==== Information ====

## src/rtl/pipe_stage_reg.sv

```systemverilog
// pipe_stage_reg: a chain of DEPTH pipeline register stages between two
// processor stages. The chain supports stall (hold every stage) and clr
// (insert a bubble at stage 0). A bubble zeroes the payload and control
// bits but keeps the PC+4 field. Optional performance counters are
// compiled in when the macro PIPE_STAGE_PERF_EN is defined.
module pipe_stage_reg #(
    parameter int DATA_W = 160,
    parameter int KEEP_W = 32,
    parameter int CTRL_W = 8,
    parameter int DEPTH  = 1     // legal range 1..4
) (
    input  logic              clk,
    input  logic              reset,
    input  logic              stall,
    input  logic              clr,
    input  logic              valid_D,
    input  logic [DATA_W-1:0] data_D,
    input  logic [KEEP_W-1:0] keep_D,
    input  logic [CTRL_W-1:0] ctrl_D,
    output logic [DATA_W-1:0] data_E,
    output logic [KEEP_W-1:0] keep_E,
    output logic [CTRL_W-1:0] ctrl_E,
    output logic              valid_E,
    output logic              bubble_E
`ifdef PIPE_STAGE_PERF_EN
    ,
    output logic [31:0]       stall_cnt,
    output logic [31:0]       flush_cnt
`endif
);

    // Stage storage. The declaration initialisers give the power-up state,
    // which matches the reset state, so simulation is defined before reset.
    logic              valid_q [DEPTH] = '{default: 1'b0};
    logic [DATA_W-1:0] data_q  [DEPTH] = '{default: '0};
    logic [KEEP_W-1:0] keep_q  [DEPTH] = '{default: '0};
    logic [CTRL_W-1:0] ctrl_q  [DEPTH] = '{default: '0};

    logic              valid_d [DEPTH];
    logic [DATA_W-1:0] data_d  [DEPTH];
    logic [KEEP_W-1:0] keep_d  [DEPTH];
    logic [CTRL_W-1:0] ctrl_d  [DEPTH];

    genvar gi;
    generate
        for (gi = 0; gi < DEPTH; gi++) begin : g_stage
            if (gi == 0) begin : g_head
                // Stage 0 next state: stall holds, clr inserts a bubble that
                // still carries the upstream PC+4, otherwise load upstream.
                always_comb begin
                    valid_d[0] = valid_q[0];
                    data_d[0]  = data_q[0];
                    keep_d[0]  = keep_q[0];
                    ctrl_d[0]  = ctrl_q[0];
                    if (!stall) begin
                        if (clr) begin
                            valid_d[0] = 1'b0;
                            data_d[0]  = '0;
                            keep_d[0]  = keep_D;
                            ctrl_d[0]  = '0;
                        end else begin
                            valid_d[0] = valid_D;
                            data_d[0]  = data_D;
                            keep_d[0]  = keep_D;
                            ctrl_d[0]  = ctrl_D;
                        end
                    end
                end
            end else begin : g_tail
                // Later stages next state: hold on stall, else shift from the
                // previous stage (clr only affects stage 0).
                always_comb begin
                    valid_d[gi] = valid_q[gi];
                    data_d[gi]  = data_q[gi];
                    keep_d[gi]  = keep_q[gi];
                    ctrl_d[gi]  = ctrl_q[gi];
                    if (!stall) begin
                        valid_d[gi] = valid_q[gi-1];
                        data_d[gi]  = data_q[gi-1];
                        keep_d[gi]  = keep_q[gi-1];
                        ctrl_d[gi]  = ctrl_q[gi-1];
                    end
                end
            end

            // Stage register: reset overrides stall and clr.
            always_ff @(posedge clk) begin
                if (reset) begin
                    valid_q[gi] <= 1'b0;
                    data_q[gi]  <= '0;
                    keep_q[gi]  <= '0;
                    ctrl_q[gi]  <= '0;
                end else begin
                    valid_q[gi] <= valid_d[gi];
                    data_q[gi]  <= data_d[gi];
                    keep_q[gi]  <= keep_d[gi];
                    ctrl_q[gi]  <= ctrl_d[gi];
                end
            end
        end
    endgenerate

    // Outputs come straight from the last stage flops.
    assign data_E   = data_q[DEPTH-1];
    assign keep_E   = keep_q[DEPTH-1];
    assign ctrl_E   = ctrl_q[DEPTH-1];
    assign valid_E  = valid_q[DEPTH-1];
    assign bubble_E = ~valid_q[DEPTH-1];

`ifdef PIPE_STAGE_PERF_EN
    logic [31:0] stall_cnt_q = '0;
    logic [31:0] flush_cnt_q = '0;

    // Saturating event counters: stalled edges, and clr edges that actually
    // inserted a bubble (clr under stall is dropped and not counted).
    always_ff @(posedge clk) begin
        if (reset) begin
            stall_cnt_q <= '0;
            flush_cnt_q <= '0;
        end else begin
            if (stall && (stall_cnt_q != 32'hFFFF_FFFF)) begin
                stall_cnt_q <= stall_cnt_q + 32'd1;
            end
            if (clr && !stall && (flush_cnt_q != 32'hFFFF_FFFF)) begin
                flush_cnt_q <= flush_cnt_q + 32'd1;
            end
        end
    end

    assign stall_cnt = stall_cnt_q;
    assign flush_cnt = flush_cnt_q;
`endif

endmodule

```

## config.mk

```make
export PLATFORM = sky130hd
export DESIGN_NAME = pipe_stage_reg
export DESIGN_NICKNAME = d
export VERILOG_FILES = /design/src/rtl/pipe_stage_reg.sv
export SDC_FILE = /design/constraint.sdc
export NUM_CORES = 1
export LEC_CHECK = 0
export BUFFER_PORTS_ARGS = -buffer_cell sky130_fd_sc_hd__buf_2
export CAP_MARGIN = 15
export CELL_PAD_IN_SITES_DETAIL_PLACEMENT = 1
export CELL_PAD_IN_SITES_GLOBAL_PLACEMENT = 1
export CORE_AREA = 2 2 160 162
export CTS_CLUSTER_SIZE = 14
export DETAILED_ROUTE_END_ITERATION = 16
export DIE_AREA = 0 0 162 164
export PLACE_DENSITY = 0.91
export SLEW_MARGIN = 5
export SYNTH_ARGS = -nofsm -noshare
export SYNTH_HDL_FRONTEND = slang
export SYNTH_SLANG_ARGS = --single-unit
```

## constraint.sdc

```tcl
create_clock -name clk -period 2.16 [get_ports clk]
set_input_delay 0.432 -clock clk [delete_from_list [all_inputs] [get_ports clk]]
set_output_delay 0.432 -clock clk [all_outputs]
set_load 0.05 [all_outputs]
```

==> impl_metrics.py, run 1 <==
metrics = {
    "clocking": {
        "clock-sinks": 201,
        "clk_latency_ns": 0.50,
        "cts.htree.levels": 1,
        "ctsResizeCount": 0,
        "tritoncts": "yes",
        "cts_buffers": 23,
        "path_clk_slew_ns": 0.06,
        "clockBufferDepth": 3,
        "root_buffer": "clkbuf_16",
        "cts_setup_buffers": 0,
        "ctsHoldBuffers": 0,
    },
    "flow_run": {
        "max_cap_viol_count": 0,
    },
    "hold_path": {
        "worstHoldPathCells": 3,
        "worst_hold_path_type": "input pin to flop",
        "hold_start": "keep_D[27]",
    },
    "critical_path": {
        "critical_path.n_buffers_inverters": 1,
        "max_stage_delay_ns": 0.36,
        "end_kind": "output pin",
        "cp_cell_sequence": "buf_2",
        "critPathArrivalTime_ns": 1.15,
        "reg2reg_depth": 2,
        "regToRegStartpoint": "data_q[0][125]$_SDFFE_PP0N_",
        "cp-startpoint": "valid_q[0]$_SDFFE_PP0N_",
        "cp_data_required_time_ns": 1.73,
        "crit_family": "flip-flops",
        "crit_slowest_cell": "dfxtp_1",
        "path_depth": 1,
        "path_max_fanout": 3,
        "path_class": "flop to output pin",
        "cp-start-kind": "flop",
    },
    "timing": {
        "min_period_ns": 1.583,
        "post-route-period-util_pct": 73.29,
        "worst_pin_slew_ns": 0.4884,
        "setup_violations": 0,
        "finalHoldViolations": 0,
        "final.setup.tns_ns": 0,
        "fmaxAchievable_ghz": 0.6317,
        "fin_skew_ns": 0,
        "slew_headroom_pct": 67.44,
        "rsz0062_at_grt": "no",
        "slew_viol_final": 0,
    },
    "place": {
        "gp_congestion": 0.7973,
        "dpl.hpwl_um": 19060,
        "port_buffers": 406,
    },
    "die": {
        "die_y_um": 164,
        "die_area_mm2": 0.02657,
        "ios": 407,
        "die_width_um": 162,
        "start_util_pct": 33.51,
        "core_area_mm2": 0.02482,
        "rows": 58,
    },
    "synthesis": {
        "yosysMostFrequentCell": "dfxtp_1",
        "synth_edf_count": 0,
        "synth_nets": 1062,
        "synth_top_area_share_pct": 48.38,
        "synth_warnings": 0,
        "synth_flop_cell": "dfxtp_1",
        "ys_ff_latch": 201,
        "synthArstFlopShare_pct": 0,
        "synth_top_cell_by_area": "dfxtp_1",
        "synthTopCellsByArea": "dfxtp_1 (48%), o22ai_2 (15%), nand2b_1 (13%), nand2_1 (7.6%), o22ai_1 (5.1%)",
        "synth_area_per_cell_um2": 9.706,
        "synth_cells": 857,
        "synth_common_cells": "dfxtp_1 (201), nand2_1 (169), nand2b_1 (168)",
        "ys_types": 15,
        "yosysSeqAreaShare_pct": 48.38,
        "syn_area_mm2": 0.008318,
    },
    "power": {
        "p_int_w": 0.006795,
        "switchingPower_w": 0.002675,
        "power_density_mw_per_mm2": 837.9,
        "peakVddDrop_v": 0.0003955,
        "p_clk_share_pct": 41.4,
        "p_seq_share_pct": 41.7,
        "p_leak_nw": 5.096,
        "p_sw_share_pct": 28.25,
        "p_comb_share_pct": 16.8,
    },
    "grt": {
        "grt_max_degree": 101,
        "grt_pass1_vias": 7826,
        "grt_pass1_wl_um": 40970,
        "gr-total-overflow": 0,
        "grtUsageTotal_pct": 18.98,
        "antenna_found_initial": 5,
    },
    "run_status": {
        "outcome": "finished clean",
    },
    "route": {
        "drc": 0,
        "drtPass1Iterations": 4,
        "num_vias": 7509,
        "ant_nets": 0,
        "drt-initial-drc-count": 391,
        "wl_per_cell_um": 17.20,
        "drt-total-wl_um": 27020,
        "vias_per_cell": 4.780,
    },
    "finish": {
        "drive_gt1_share_pct": 45.06,
        "nets": 1426,
        "n_fill_cell": 3015,
        "final_util_pct": 45.54,
        "area_growth_syn_to_layout_pct": 35.88,
    },
}
[logic make-up (layout without fill, tap and decap cells)]
logic type	Yosys count	after routing	synth area share [%]
other cells	0	5	0
compound gates	169	169	20.22
flops	201	201	48.38
simple gates	371	371	21.89
mux	32	32	3.851
buf+inv	84	463	5.671
[routing by layer]
layer | vias to the layer above | wire length [µm] | track usage (%)
met5 | - | 0 | 0
met4 | 0 | 1132 | 9.171
met3 | 74 | 1770 | 4.293
met2 | 287 | 13690 | 34.29
met1 | 3522 | 10420 | 21.08
li1 | 3626 | - | -
[stage by stage]
stage                     hold slack (ns)  setup slack, ns  cells  total power [W]  area, µm²
after floorplan                    0.5759           0.7488    857         0.005148       8318
after global placement             0.4543           0.5531   1526         0.005577      10530
after detailed placement           0.4656           0.5046   1526         0.005624      10530
after CTS                          0.1424           0.5326   1566         0.009587      11290
after global routing               0.1633           0.5269   1571         0.009856      11300
final                              0.1685           0.5770   1571         0.009470      11300
[area by class of cell]
class	instances	area (µm²)	share of cell area, %
Tap cell	330	412.9	3.653
Timing Repair Buffer	422	2268	20.07
Multi-Input combinational cell	572	3825	33.84
Inverter	1	3.754	0.03321
Sequential cell	201	4024	35.60
Antenna cell	5	12.51	0.1107
Clock inverter	7	112.6	0.9963
Clock buffer	33	643.1	5.690
[cell usage in the layout, fill, tap and decap left out, types with 3 or more instances in the layout]
cell | Yosys | final
nor2_1 | 32 | 32
o22ai_2 | 100 | 100
mux2i_1 | 32 | 32
o22ai_1 | 68 | 68
nand2_1 | 169 | 169
buf_12 | 0 | 8
clkbuf_16 | 0 | 23
clkinv_2 | 0 | 3
nand2b_1 | 168 | 168
buf_2 | 29 | 404
bufinv_16 | 0 | 3
dfxtp_1 | 201 | 201
buf_4 | 4 | 8
diode_2 | 0 | 5
clkbuf_8 | 0 | 3
clkbuf_1 | 36 | 7
[registers in the layout, indices dropped and copies added (netlist names)]
register and count:
data_q 160, valid_q 1, ctrl_q 8, keep_q 32
[worst paths after layout]
path                                      end  slack, ns
setup reg to reg  data_q[0][125]$_SDFFE_PP0N_       1.45
setup / recovery                      valid_E       0.58
hold reg to reg     ctrl_q[0][6]$_SDFFE_PP0N_       0.47
hold / removal     keep_q[0][27]$_SDFFE_PP0N_       0.17
[power by group through the flow]
| stage | sequential [W] | clock, W | combinational [W] |
|---|---|---|---|
| after CTS | 0.00395 | 0.00403 | 0.00160 |
| final | 0.00395 | 0.00392 | 0.00159 |
| after floorplan | 0.00458 | 0 | 0.000570 |
| after global routing | 0.00397 | 0.00420 | 0.00169 |
| after detailed placement | 0.00403 | 0 | 0.00159 |
| after global placement | 0.00402 | 0 | 0.00156 |
Note: power is estimated with default switching activity, not from simulation.
==> inputs of run 2 (changes only) <==
--- a/config.mk
+++ b/config.mk
@@ -9,11 +9,10 @@
 export CAP_MARGIN = 15
 export CELL_PAD_IN_SITES_DETAIL_PLACEMENT = 1
 export CELL_PAD_IN_SITES_GLOBAL_PLACEMENT = 1
-export CORE_AREA = 2 2 160 162
+export CORE_UTILIZATION = 33
 export CTS_CLUSTER_SIZE = 14
 export DETAILED_ROUTE_END_ITERATION = 16
-export DIE_AREA = 0 0 162 164
-export PLACE_DENSITY = 0.91
+export PLACE_DENSITY = 0.9
 export SLEW_MARGIN = 5
 export SYNTH_ARGS = -nofsm -noshare
 export SYNTH_HDL_FRONTEND = slang
==> constraint.sdc (replaced) <==
create_clock -name clk -period 1.49 [get_ports clk]
set_input_delay 0.298 -clock clk [delete_from_list [all_inputs] [get_ports clk]]
set_output_delay 0.298 -clock clk [all_outputs]
set_load 0.05 [all_outputs]
==> run 2 against run 1 <==
  * Highest routed layer unchanged
  * Sequential power grew 45%
  * Final cell count rose by 0.57%
  * Combinational power up 50%
  * Largest power group unchanged
  * Largest cell class unchanged
  * Via count rose by 2.5%
==> impl_metrics.py, run 2 (same netlist as run 1, synthesis figures left out) <==
metrics = {
    "critical_path": {
        "path_class": "flop to output pin",
        "crit_family": "flip-flops",
        "crit_slowest_cell": "dfxtp_1",
        "path_max_fanout": 2,
        "end_kind": "output pin",
        "critPathArrivalTime_ns": 1.16,
        "cp-start-kind": "flop",
        "cp_data_required_time_ns": 1.19,
        "cp_cell_sequence": "buf_2",
        "critical_path.n_buffers_inverters": 1,
        "max_stage_delay_ns": 0.37,
    },
    "place": {
        "port_buffers": 406,
        "dp.cells": 1540,
        "dpl.hpwl_um": 19700,
        "gp_congestion": 0.8073,
        "place_area_mm2": 0.01075,
    },
    "clocking": {
        "cts.htree.levels": 1,
        "cts_buffers": 23,
        "tritoncts": "yes",
        "root_buffer": "clkbuf_16",
        "cts_setup_buffers": 0,
        "clockBufferDepth": 3,
        "clk_latency_ns": 0.50,
        "path_clk_slew_ns": 0.06,
        "clock-sinks": 201,
        "ctsHoldBuffers": 0,
    },
    "timing": {
        "slew_headroom_pct": 73.70,
        "worst_pin_slew_ns": 0.3945,
        "setup_violations": 0,
        "rsz0062_at_grt": "no",
        "post-route-period-util_pct": 97.65,
        "fin_skew_ns": 0,
        "final.setup.tns_ns": 0,
        "slew_viol_final": 0,
        "min_period_ns": 1.455,
        "finalHoldViolations": 0,
        "fmaxAchievable_ghz": 0.6873,
    },
    "power": {
        "peakVddDrop_v": 0.0006788,
        "p_leak_nw": 5.221,
        "power_density_mw_per_mm2": 1197,
        "total_power_w": 0.01378,
    },
    "die": {
        "ios": 407,
        "die_y_um": 160.8,
        "rows": 57,
        "start_util_pct": 33.90,
        "die_width_um": 160.8,
        "die_area_mm2": 0.02585,
        "core_area_mm2": 0.02453,
    },
    "finish": {
        "fin_area_mm2": 0.01152,
        "drive_gt1_share_pct": 46.17,
        "top_register": "data_q",
        "fin_cells": 1580,
        "top_regs": "data_q x160, keep_q x32, ctrl_q x8",
        "nets": 1446,
        "multi_input_area_mm2": 0.003825,
        "largest_reg_flops": 160,
        "n_fill_cell": 2926,
        "mostFrequentLayoutCell": "buf_2",
        "final_cell_mix": "buf_2 (400), dfxtp_1 (200), nand2_1 (169)",
        "final_util_pct": 46.95,
        "seqCellArea_mm2": 0.004025,
        "area_growth_syn_to_layout_pct": 38.46,
    },
    "route": {
        "vias_per_cell": 4.872,
        "drt-total-wl_um": 27790,
        "ant_nets": 0,
        "drtPass1Iterations": 4,
        "wl_per_cell_um": 17.59,
        "drc": 0,
        "drt-initial-drc-count": 326,
        "num_vias": 7697,
    },
    "grt": {
        "grtUsageTotal_pct": 20.45,
        "antenna_found_initial": 2,
        "grt_pass1_vias": 8149,
        "grt_max_degree": 78,
        "gr-total-overflow": 0,
        "grt_pass1_wl_um": 42550,
    },
    "run_status": {
        "outcome": "finished clean",
    },
    "flow_run": {
        "max_cap_viol_count": 0,
    },
    "hold_path": {
        "worst_hold_path_type": "input pin to flop",
    },
}
==> run 2: changes by cell type in the layout (fill, tap and decap cells not counted), moves of 3 or more <==
cell | previous run | this run
diode_2 | 5 | 2
buf_4 | 8 | 23
clkbuf_1 | 7 | 4
buf_2 | 404 | 400
clkbuf_8 | 3 | 9
buf_12 | 8 | 14
clkbuf_4 | 0 | 3
==> run 2: where the power goes <==
group | total [W] | switching (W) | internal (W)
Clock | 0.00566 | 0.00224 | 0.00343
Combinational | 0.00239 | 0.00160 | 0.000795
Sequential | 0.00573 | 0.000121 | 0.00561
==> run 2: worst paths after layout <==
kind	startpoint	to	slack, ns	cells past startpoint
max reg2reg	data_q[0][144]$_SDFFE_PP0N_	data_q[0][144]$_SDFFE_PP0N_	0.74	2
min	keep_D[15]	keep_q[0][15]$_SDFFE_PP0N_	0.03	3
min reg2reg	data_q[0][1]$_SDFFE_PP0N_	data_q[0][1]$_SDFFE_PP0N_	0.47	2
max	keep_q[0][30]$_SDFFE_PP0N_	keep_E[30]	0.04	1
==> run 2: timing repair <==
item | 4_1_cts | 5_1_grt
pin swaps | 0 | 0
resized for setup | 2 | 3
setup endpoints to repair | 2 | 3
==> run 2: worst reg2reg max path, cell delays in order (launching register included) <==
cell     delay, ns
dfxtp_1       0.37
nand2_1       0.08
o22ai_1       0.22
==> run 2: layout make-up <==
| class | instances | area share, % |
|---|---|---|
| Clock buffer | 36 | 6.203 |
| Timing Repair Buffer | 442 | 21.74 |
| Antenna cell | 2 | 0.04345 |
| Tap cell | 324 | 3.520 |
| Multi-Input combinational cell | 572 | 33.21 |
| Inverter | 1 | 0.03259 |
| Sequential cell | 201 | 34.95 |
| Clock inverter | 2 | 0.3042 |
==> run 2: metrics by stage <==
step | hold WS [ns] | setup slack, ns
final | 0.02670 | 0.03509
after global routing | 0.01879 | 0.0009818
after CTS | 0.004044 | 0.001899
after detailed placement | 0.4637 | 0.1665
after global placement | 0.4508 | 0.2182
after floorplan | 0.4419 | 0.2128
==> run 2: routing by layer <==
metal  part of all wire (%)  vias up  track usage (%)  wire length [µm]
met4                    3.5        0            8.105               961
met1                     38     3715            21.26             10480
met3                    5.8       60            4.571              1610
li1                       -     3656                -                 -
met2                     53      266            39.33             14740
met5                      0        -                0                 0
==> inputs of run 3 (changes only) <==
==> constraint.sdc (replaced) <==
create_clock -name clk -period 1.49 [get_ports clk]
set_input_delay 0.2235 -clock clk [delete_from_list [all_inputs] [get_ports clk]]
set_output_delay 0.2235 -clock clk [all_outputs]
set_load 0.05 [all_outputs]
==> run 3 against run 2 <==
  * Wire length grew 22%
  * Worst setup slack gained 0.052 ns
  * Clock skew unchanged
  * Hold slack got worse by 0.014 ns
  * Global-route usage up 5.0 points
  * Critical path type unchanged
  * Largest cell class unchanged
  * Largest power group is now clock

====

### Task objective:
Wherever a line of the data holds "instances", copy that line.

### Answer space:
class	instances	area (µm²)	share of cell area, %
[cell usage in the layout, fill, tap and decap left out, types with 3 or more instances in the layout]
| class | instances | area share, % |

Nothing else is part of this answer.